Si la fecha de nacimiento tiene ya magia de por sí, cuando se le suma el cumplir una cifra redonda, es ya un festejo completo, un frenesí de reflexión contemplativa, qué soy, adonde voy, qué quiero… Una década después de haber agradecido a gritos alegres mi microondas, he construido un hogar en dos ciudades a miles de kilómetros de mi Granada natal, dos ciudades que conocí de niña por referencias literarias sin pensar que acabaría viviendo en ellas. En ambas he conocido a gente de todo tipo, he amado y odiado, me han juzgado para indistintamente condenarme o absolverme, me he perdido mil veces, he hecho los mejores amigos, he perdido a algunos, y para luchar contra la ausencia, empecé a consolarme con el tópico nos reencontraremos en algún lugar, he insistido en tropezarme con la misma piedra hasta desgastarla, he emprendido viajes reales e imaginarios, he mantenido mi fascinación por los pasos de frontera, y he aprendido cosas que nunca imaginé, por la pura simpleza de su existencia obvia.
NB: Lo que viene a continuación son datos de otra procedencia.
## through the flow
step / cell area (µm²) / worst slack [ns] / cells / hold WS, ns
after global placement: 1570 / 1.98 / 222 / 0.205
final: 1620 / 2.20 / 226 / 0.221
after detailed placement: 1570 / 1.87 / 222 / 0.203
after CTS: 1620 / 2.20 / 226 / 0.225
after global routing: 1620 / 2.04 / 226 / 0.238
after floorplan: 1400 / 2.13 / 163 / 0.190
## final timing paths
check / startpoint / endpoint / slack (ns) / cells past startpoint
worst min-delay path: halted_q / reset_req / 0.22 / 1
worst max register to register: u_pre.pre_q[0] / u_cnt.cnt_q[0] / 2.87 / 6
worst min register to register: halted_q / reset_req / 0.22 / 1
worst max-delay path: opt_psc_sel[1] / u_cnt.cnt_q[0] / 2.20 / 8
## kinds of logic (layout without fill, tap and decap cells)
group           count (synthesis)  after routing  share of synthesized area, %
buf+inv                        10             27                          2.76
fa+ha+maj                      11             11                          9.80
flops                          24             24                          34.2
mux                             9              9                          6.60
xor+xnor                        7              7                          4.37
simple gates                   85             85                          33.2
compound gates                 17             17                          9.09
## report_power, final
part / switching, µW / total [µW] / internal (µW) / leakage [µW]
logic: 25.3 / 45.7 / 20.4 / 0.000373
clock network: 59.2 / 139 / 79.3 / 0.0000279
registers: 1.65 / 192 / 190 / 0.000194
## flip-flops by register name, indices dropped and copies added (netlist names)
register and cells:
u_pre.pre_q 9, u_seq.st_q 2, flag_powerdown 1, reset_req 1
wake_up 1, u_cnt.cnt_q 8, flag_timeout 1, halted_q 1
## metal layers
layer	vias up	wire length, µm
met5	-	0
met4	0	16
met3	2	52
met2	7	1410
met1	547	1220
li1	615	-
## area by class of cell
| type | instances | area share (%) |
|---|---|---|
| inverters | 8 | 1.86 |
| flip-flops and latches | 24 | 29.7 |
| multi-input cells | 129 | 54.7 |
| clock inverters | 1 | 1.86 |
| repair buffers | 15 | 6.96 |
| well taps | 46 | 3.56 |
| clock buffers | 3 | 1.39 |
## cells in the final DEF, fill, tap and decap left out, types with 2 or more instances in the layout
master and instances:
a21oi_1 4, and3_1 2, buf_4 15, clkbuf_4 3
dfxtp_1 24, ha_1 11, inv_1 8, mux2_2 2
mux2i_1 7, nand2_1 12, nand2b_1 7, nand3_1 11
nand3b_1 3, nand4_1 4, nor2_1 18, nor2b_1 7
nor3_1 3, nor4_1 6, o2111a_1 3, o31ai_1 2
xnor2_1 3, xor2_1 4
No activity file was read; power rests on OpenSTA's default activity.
Y conforme paladeaba la última media hora de cada 10 de febrero que pasaba, me iba haciendo de nuevos propósitos, este año seré más paciente, este año me indignaré menos, este año no me tomarán tanto el pelo, este año seré menos despistada, este año escribiré un libro… y conforme divisaba la llegada de la nueva cifra redonda, complicaba los propósitos, cuando cumpla 40 tendré un perro, o un gato, o un koala, cuando cumpla 40 tendré clara mi vida, cuando cumpla 40 viajaré a los confines de la tierra, cuando cumpla 40 empezaré a quitarme años, cuando cumpla 40 habré escrito un libro, cuando cumpla 40 me operaré las tetas, cuando cumpla 40 seré una señora.

Y ahora, pasada esa media hora mágica, un año más vieja, un año más sabia, un año más lejos de aquella bebé hambrienta, pienso que mi Thermomix me da más alegrías y menos problemas que un koala, que he escrito un libro, que 40 es una cifra demasiado bonita como para ocultarla, que sigo enrabietándome, que sigo despistada, que mis tetas están perfectas, que todavía no sé lo que quiero, sólo lo que no quiero, que he viajado a los confines de la tierra, pero que aún me quedan otros por conocer, y que dentro de 10 años, en el 11 de febrero, solo quiero ser una señora con el sentido del humor suficiente para reírme a las carcajadas de este manifiesto que hoy escribo, con tanta seriedad.